2.2. Free Fatty Acids Profile of Commercial Animal and Vegetables Milks Obtained by GC-MS Analysis

The GC-MS analysis allowed us to obtain different lipid profiles for the milk samples, highlighting important differences among the samples. The FA profiles were produced replicating the measures three times for each type of milk. The spectra of the trimethylsilyl (TMS) derivatives of FFAs are generally easy to recognize, as they are characterized by two intense ions at 73 and 117 m/z, which correspond to the [(CH₃)₃Si]⁺ and [(CH₃)₃SiCO₂]⁺ fragments, respectively. The molecular ions have a low intensity, while very intense M-15 fragments are always present, deriving from the loss of a methyl unit from the trimethylsilyl group, and allowing us to identify FAs with the same number of C atoms, but a different degree of unsaturation. Figure 2 shows the GC-MS extracted ion chromatograms (XICs) (ion 117 m/z, time window 5–40 min) related to the analysis of milk samples extracted with a solvent from bovine milk (a), goat milk (b), soy milk (c), and rice milk (d), respectively.

Each milk showed a specific chromatographic profile. The lipids identified using the NIST mass spectral library are listed in

Table 1. List of lipids identified by GC-MS in the TMS-derivatized milk samples.

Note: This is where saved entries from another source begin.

Context: an optimization exercise on an open-source flow, tuned for small area, a short achievable clock period and few clock cycles. The choices shown serve that exercise and are no tape-out recipe. Function was checked by simulation only, so behaviour that the tests miss may differ from the original. Power is estimated from default activity; no workload was simulated.

## v28
==> flow/design.v (excerpt) <==
module openblt_transport (
    input  wire         clk,
    input  wire         rst,             
    input  wire         cmd_valid,
    output wire         cmd_ready,
    input  wire [15:0]  cmd,
    input  wire [31:0]  arg_len,
    input  wire         dbuf_we,
    input  wire [255:0] dbuf_wdata,      
    output reg  [1:0]   status,
    output wire [31:0]  result,
    output wire [7:0]   pkt_len,
    output wire [255:0] pkt_data,        
    input  wire [31:0]  now_ms,
    input  wire [31:0]  now_tick,
    output reg          pf_rx_req,
    input  wire         pf_rx_valid,
    input  wire [7:0]   pf_rx_data,
    output reg          pf_tx_valid,
    output wire [7:0]   pf_tx_data,
    input  wire         pf_tx_done,
    input  wire         pf_tx_ok,
    output reg          mb_rx_req,
    input  wire         mb_rx_valid,
    input  wire [7:0]   mb_rx_data,
    output reg          mb_tx_valid,
    output reg          mb_tx_last,
    output wire [7:0]   mb_tx_data,
    input  wire         mb_tx_done,
    input  wire         mb_tx_ok,
    output reg          mb_de
);
    localparam [7:0]  NODE_ID       = 8'h01;
    localparam [7:0]  FUNCTION_CODE = 8'h50;
    localparam [31:0] MB_T35        = 32'd403;
    localparam [31:0] PF_TIMEOUT_MS = 32'd100;
    localparam [1:0] ST_OK = 2'd0, ST_RANGE = 2'd1, ST_HW = 2'd2, ST_ILLEGAL = 2'd3;
    localparam [2:0] S_IDLE  = 3'd0,    
                     S_POLL  = 3'd1,    
                     S_BLK   = 3'd2,    
                     S_PFTX  = 3'd3,    
                     S_INIT  = 3'd4,    
                     S_PRE   = 3'd5,    
                     S_MBTX  = 3'd6,    
                     S_POST  = 3'd7;    
    localparam [2:0] F_NODE = 3'd0, F_FC = 3'd1, F_LEN = 3'd2, F_PAY = 3'd3,
                     F_CLO  = 3'd4, F_CHI = 3'd5;
    function [15:0] crc_step;
        input [15:0] c;
        input [7:0]  b;
        integer k;
        reg [15:0] x;
        begin
            x = c ^ {8'h00, b};
            for (k = 0; k < 8; k = k + 1)
                x = x[0] ? ((x >> 1) ^ 16'hA001) : (x >> 1);
            crc_step = x;
        end
    endfunction
    reg        rdy;
  ...
==> flow/config.mk <==
export PLATFORM = sky130hd
export DESIGN_NAME = openblt_transport
export DESIGN_NICKNAME = openblt_transport
export VERILOG_FILES = /design/flow/design.v
export SDC_FILE = /design/flow/constraint.sdc
export NUM_CORES = 4
export LEC_CHECK = 0
export CAP_MARGIN = 20
export CORE_MARGIN = 2
export CORE_UTILIZATION = 60
export CTS_CLUSTER_DIAMETER = 80
export CTS_CLUSTER_SIZE = 30
export SLEW_MARGIN = 20
==> flow/constraint.sdc <==
create_clock -name core_clock -period 10.0 [get_ports {clk}]
set_input_delay 2.0000 -clock core_clock [delete_from_list [all_inputs] [get_ports {clk}]]
set_output_delay 2.0000 -clock core_clock [all_outputs]
set_load 0.01 [all_outputs]
standard.sh (not shown) runs the stock make flow with config.mk's settings and CLKGATE_MAP_FILE= SYNTH_SCRIPT=/design/flow/synth_recipe.tcl, a recipe that flattens the netlist after the stock synthesis.
==> flow/flow/run.sh <==
#!/bin/bash
set -euo pipefail
export BUFFER_PORTS_ARGS="-buffer_cell sky130_fd_sc_hd__buf_1"
export SETUP_SLACK_MARGIN="${FLOW_SETUP_MARGIN:-6.7}"
bash standard.sh > standard.log 2>&1
Testbench counts of v28, summed over its fixed seeds: cycles 67,156.
--- input diff v28..v13 ---
--- a/flow/flow/run.sh
+++ b/flow/flow/run.sh
@@ -4 +4 @@
-export SETUP_SLACK_MARGIN="${FLOW_SETUP_MARGIN:-6.7}"
+export SETUP_SLACK_MARGIN="${FLOW_SETUP_MARGIN:-6.6}"
Any difference in clock buffer and inverter area fraction after layout between v28 and v13 is small enough to ignore. Re non-clock buffer count in the final layout: v13 is 11 down on v28. Utilization for v13: 0.68 points down relative to v28. Comparing v13 and v28, the lower met2 track utilization from global routing was measured on v13. Maximum ir drop on the vdd rail (v28 / v13): 0.848. Taking v28 over v13, the number of antenna violations at the first check in global routing ratio works out to 0.821. The number of combinational gates with multiple inputs of v13 and that of v28 are within noise of each other. From v28 to v13 the numbers moved as follows: worst-margin pin slew higher, worst-case setup margin in the final layout lower.

what the ideal ports hide:
The flow's constraints put no driver on any port. The routed layouts listed below were extracted and timed again, unchanged, in two steps. Step 1: set_driving_cell puts a clkbuf_16 on clk and a buf_2 on each other input, an assumption about the parent block. Step 2 also shifts input and output timing later by t, the mid clock arrival at the registers, as if the neighbouring blocks saw the same clock. Slacks: no drivers / after step 1 / after step 2; pairs: no drivers / after step 1.
run | shift t [ns] | slack for setup (ns) | worst register clock-pin slew, ns
v28 | 0.728 | 6.634 / 6.570 / 5.975 | 0.12 / 0.12
v13 | 0.718 | 6.570 / 6.563 / 5.898 | 0.11 / 0.11
After both steps every run listed still meets setup and hold. The setup slack of v13, which loses most, moves by -0.007 ns with the drivers and by -0.672 ns with both steps.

#	RT * (min)	Compound	Formula	Common Name and Double Bond Position
1	5.87	Heptanoic acid, tert-butyldimethylsilanyl ester	C13H28O2Si	(FFA) C10:0 Capric acid
2	8.40	Dodecanoic acid, trimethylsilyl ester	C15H32O2Si	(FFA) C12:0 Lauric acid
3	11.28	Tetradecanoic acid, trimethylsilyl ester	C17H36O2Si	(FFA) C14:0 Myristic acid
4	12.95	Tetradecanoic acid, 6-methyl, trimethylsilyl ester	C18H38O2Si	(FFA) C15:0 Pentadecanoic acid
5	14.29	Hexadecanoic acid, trimethylsilyl ester	C19H38O2Si	(FFA) C16:1 Sapienic acid (6) Palmitoleic acid (9)
6	14.77	Hexadecanoic acid, trimethylsilyl ester	C19H40O2Si	(FFA) C16:0 Palmitic acid
7	16.63	Heptadecanoic acid, trimethylsilyl ester	C20H42O2Si	(FFA) C17:0 Margaric acid
8	17.92	17-Octadecynoic acid, trimethylsilyl ester	C21H40O2Si	(FFA) C18:2 Linoleic acid (9,12) Rumenic acid (cis-9, trans-11)
9	18.01	Oleic acid, trimethylsilyl ester	C21H42O2Si	(FFA) C18:1 Oleic acid (9) Eleaidinic acid (trans-9) Vaccenic acid (trans-11) Asclepic acid (11) Petroselaidic acid (trans-6)
10	18.56	Octadecanoic acid, trimethylsilyl ester	C21H44O2Si	(FFA) C18:0 Stearic acid
11	21.31	Myristic acid, 2-(trimethylsiloxy)-1-[(trimethylsiloxy)methyl]ethyl ester	C23H50O4Si2	(MAG) C14:0
12	23.16	Pentadecanoic acid, 1,3-bis-(OTMS) propyl ester (β-glyceryl pentadecanoate)	C24H52O4Si2	(MAG) C15:0
13	24.98	Hexadecanoic acid, 2,3-bis[(trimethylsilyl)oxy]propyl ester	C25H54O4Si2	(MAG) C16:0
14	26.70	Heptadecanoic acid, glycerine-(1)-monoester, bis-O-trimethylsilyl	C26H56O4Si2	(MAG) C17:0
15	28.58	Octadecanoic acid, 2,3-bis[(trimethylsilyl)oxy]propyl ester	C27H58O4Si2	(MAG) C18:0
16	31.70	Eicosanoic acid, 2,3-bis[(trimethylsilyl)oxy]propyl ester	C29H62O4Si2	(MAG) C20:0
17	34.57	Cholesterol trimethylsilyl ether	C30H54OSi	Cholesterol

* RT: retention time.

.

As expected, the identified lipids were mainly TMS esters of FFAs and monoacylglycerols (MAGs) (Table 1). Trimethylsilyl ether cholesterol was only detected in animal milks, of which bovine milk was ten times richer than goat milk. The samples were poor in short-chain FAs (C4-10), probably because of the drying procedure required by the GC analysis. Except for the loss of volatile FAs, the two protocols showed that the major FAs in the milks were equally represented.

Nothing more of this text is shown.